Records provided Start Marker

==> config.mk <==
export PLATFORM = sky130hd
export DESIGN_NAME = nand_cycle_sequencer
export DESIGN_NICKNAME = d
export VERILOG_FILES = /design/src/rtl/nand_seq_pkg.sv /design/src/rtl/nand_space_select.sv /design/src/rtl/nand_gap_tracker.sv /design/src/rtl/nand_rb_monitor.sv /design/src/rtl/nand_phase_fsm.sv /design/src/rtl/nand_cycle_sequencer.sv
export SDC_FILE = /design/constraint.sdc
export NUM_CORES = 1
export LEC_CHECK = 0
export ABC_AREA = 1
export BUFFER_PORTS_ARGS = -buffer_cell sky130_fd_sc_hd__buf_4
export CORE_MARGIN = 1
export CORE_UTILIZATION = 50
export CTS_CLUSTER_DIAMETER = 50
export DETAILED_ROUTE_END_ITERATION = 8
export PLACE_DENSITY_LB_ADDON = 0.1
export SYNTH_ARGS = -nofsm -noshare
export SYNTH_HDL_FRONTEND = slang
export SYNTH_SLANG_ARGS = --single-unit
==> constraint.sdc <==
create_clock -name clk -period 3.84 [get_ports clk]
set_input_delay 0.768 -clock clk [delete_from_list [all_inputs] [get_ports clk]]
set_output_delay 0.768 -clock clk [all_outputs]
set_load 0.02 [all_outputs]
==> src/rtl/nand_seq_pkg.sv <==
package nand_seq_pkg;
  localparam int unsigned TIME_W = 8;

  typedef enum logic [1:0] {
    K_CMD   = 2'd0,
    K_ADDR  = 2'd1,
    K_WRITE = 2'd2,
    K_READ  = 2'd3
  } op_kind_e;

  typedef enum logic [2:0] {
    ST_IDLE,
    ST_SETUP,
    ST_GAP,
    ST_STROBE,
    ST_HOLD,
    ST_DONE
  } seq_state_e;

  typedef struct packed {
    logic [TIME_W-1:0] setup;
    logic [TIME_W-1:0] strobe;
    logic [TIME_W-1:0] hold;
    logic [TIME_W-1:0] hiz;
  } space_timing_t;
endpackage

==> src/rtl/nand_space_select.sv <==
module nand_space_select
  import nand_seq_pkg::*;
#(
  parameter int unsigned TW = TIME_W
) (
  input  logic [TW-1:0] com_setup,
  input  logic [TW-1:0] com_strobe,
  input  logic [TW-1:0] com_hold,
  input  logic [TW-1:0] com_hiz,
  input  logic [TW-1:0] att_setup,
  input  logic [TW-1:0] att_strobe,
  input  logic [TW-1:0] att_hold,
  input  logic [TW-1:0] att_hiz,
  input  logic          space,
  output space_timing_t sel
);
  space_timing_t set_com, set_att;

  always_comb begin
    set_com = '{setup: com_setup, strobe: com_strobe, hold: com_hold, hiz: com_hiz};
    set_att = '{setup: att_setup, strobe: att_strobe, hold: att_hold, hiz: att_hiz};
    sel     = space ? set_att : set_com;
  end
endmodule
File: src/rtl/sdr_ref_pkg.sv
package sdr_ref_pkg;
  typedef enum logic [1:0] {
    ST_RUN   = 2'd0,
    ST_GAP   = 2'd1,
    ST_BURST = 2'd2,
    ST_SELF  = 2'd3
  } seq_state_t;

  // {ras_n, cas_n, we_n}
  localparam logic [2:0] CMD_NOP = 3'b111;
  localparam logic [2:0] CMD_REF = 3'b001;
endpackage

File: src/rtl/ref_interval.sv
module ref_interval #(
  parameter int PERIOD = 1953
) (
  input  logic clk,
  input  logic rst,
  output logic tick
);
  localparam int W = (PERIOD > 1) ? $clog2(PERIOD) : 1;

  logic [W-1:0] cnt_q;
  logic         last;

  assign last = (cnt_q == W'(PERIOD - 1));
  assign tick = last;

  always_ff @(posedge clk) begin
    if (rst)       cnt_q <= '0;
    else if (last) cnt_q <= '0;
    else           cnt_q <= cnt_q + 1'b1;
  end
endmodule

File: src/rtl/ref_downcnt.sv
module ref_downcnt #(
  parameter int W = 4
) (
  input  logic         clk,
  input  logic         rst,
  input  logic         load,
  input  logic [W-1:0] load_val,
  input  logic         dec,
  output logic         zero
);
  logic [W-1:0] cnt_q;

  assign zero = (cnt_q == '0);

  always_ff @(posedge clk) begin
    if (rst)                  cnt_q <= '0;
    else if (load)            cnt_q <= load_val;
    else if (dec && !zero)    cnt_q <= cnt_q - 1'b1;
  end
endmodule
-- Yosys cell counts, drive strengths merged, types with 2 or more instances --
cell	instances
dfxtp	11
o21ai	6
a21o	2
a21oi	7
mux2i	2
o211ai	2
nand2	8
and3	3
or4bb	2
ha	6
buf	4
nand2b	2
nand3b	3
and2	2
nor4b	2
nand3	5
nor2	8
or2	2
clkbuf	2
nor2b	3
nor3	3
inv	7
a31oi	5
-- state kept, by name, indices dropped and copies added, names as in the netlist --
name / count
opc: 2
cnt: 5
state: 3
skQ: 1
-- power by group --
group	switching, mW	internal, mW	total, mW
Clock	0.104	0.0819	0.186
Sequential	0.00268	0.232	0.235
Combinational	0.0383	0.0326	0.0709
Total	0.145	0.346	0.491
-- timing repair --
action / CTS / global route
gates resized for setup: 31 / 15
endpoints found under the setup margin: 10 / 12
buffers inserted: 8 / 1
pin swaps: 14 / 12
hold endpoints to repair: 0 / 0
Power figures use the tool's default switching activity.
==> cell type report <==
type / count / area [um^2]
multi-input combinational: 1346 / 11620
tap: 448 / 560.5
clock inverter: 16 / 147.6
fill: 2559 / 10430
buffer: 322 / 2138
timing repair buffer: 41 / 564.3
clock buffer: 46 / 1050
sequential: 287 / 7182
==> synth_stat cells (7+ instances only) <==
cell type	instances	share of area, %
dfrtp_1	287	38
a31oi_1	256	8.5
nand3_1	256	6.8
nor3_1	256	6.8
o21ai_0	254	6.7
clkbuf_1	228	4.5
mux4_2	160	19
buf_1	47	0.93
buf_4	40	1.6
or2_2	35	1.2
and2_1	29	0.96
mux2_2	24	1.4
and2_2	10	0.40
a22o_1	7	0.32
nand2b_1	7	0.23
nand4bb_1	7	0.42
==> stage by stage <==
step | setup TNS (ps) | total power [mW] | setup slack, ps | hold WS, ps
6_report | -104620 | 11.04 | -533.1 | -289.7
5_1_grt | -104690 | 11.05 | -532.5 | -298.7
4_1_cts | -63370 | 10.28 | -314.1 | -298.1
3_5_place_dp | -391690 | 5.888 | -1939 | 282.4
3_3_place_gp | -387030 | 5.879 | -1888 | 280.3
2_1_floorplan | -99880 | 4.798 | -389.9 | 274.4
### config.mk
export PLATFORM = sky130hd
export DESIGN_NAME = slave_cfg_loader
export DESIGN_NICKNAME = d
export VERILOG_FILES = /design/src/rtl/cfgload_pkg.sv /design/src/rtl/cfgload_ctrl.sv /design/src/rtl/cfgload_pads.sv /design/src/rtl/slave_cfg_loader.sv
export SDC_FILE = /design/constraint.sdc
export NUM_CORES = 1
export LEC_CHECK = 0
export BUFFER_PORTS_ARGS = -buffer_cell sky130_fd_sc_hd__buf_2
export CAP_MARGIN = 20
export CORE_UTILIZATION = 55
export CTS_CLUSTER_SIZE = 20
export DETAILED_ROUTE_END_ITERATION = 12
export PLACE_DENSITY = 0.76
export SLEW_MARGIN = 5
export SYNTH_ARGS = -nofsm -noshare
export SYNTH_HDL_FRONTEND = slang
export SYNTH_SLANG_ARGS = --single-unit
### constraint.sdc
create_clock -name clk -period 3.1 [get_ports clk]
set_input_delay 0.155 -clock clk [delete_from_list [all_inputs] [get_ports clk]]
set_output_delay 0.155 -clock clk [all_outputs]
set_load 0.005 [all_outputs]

Records provided End Marker

Return, from the data, each line that has the word "repair" in it.

### Completed exercise
-- timing repair --
hold endpoints to repair: 0 / 0
timing repair buffer: 41 / 564.3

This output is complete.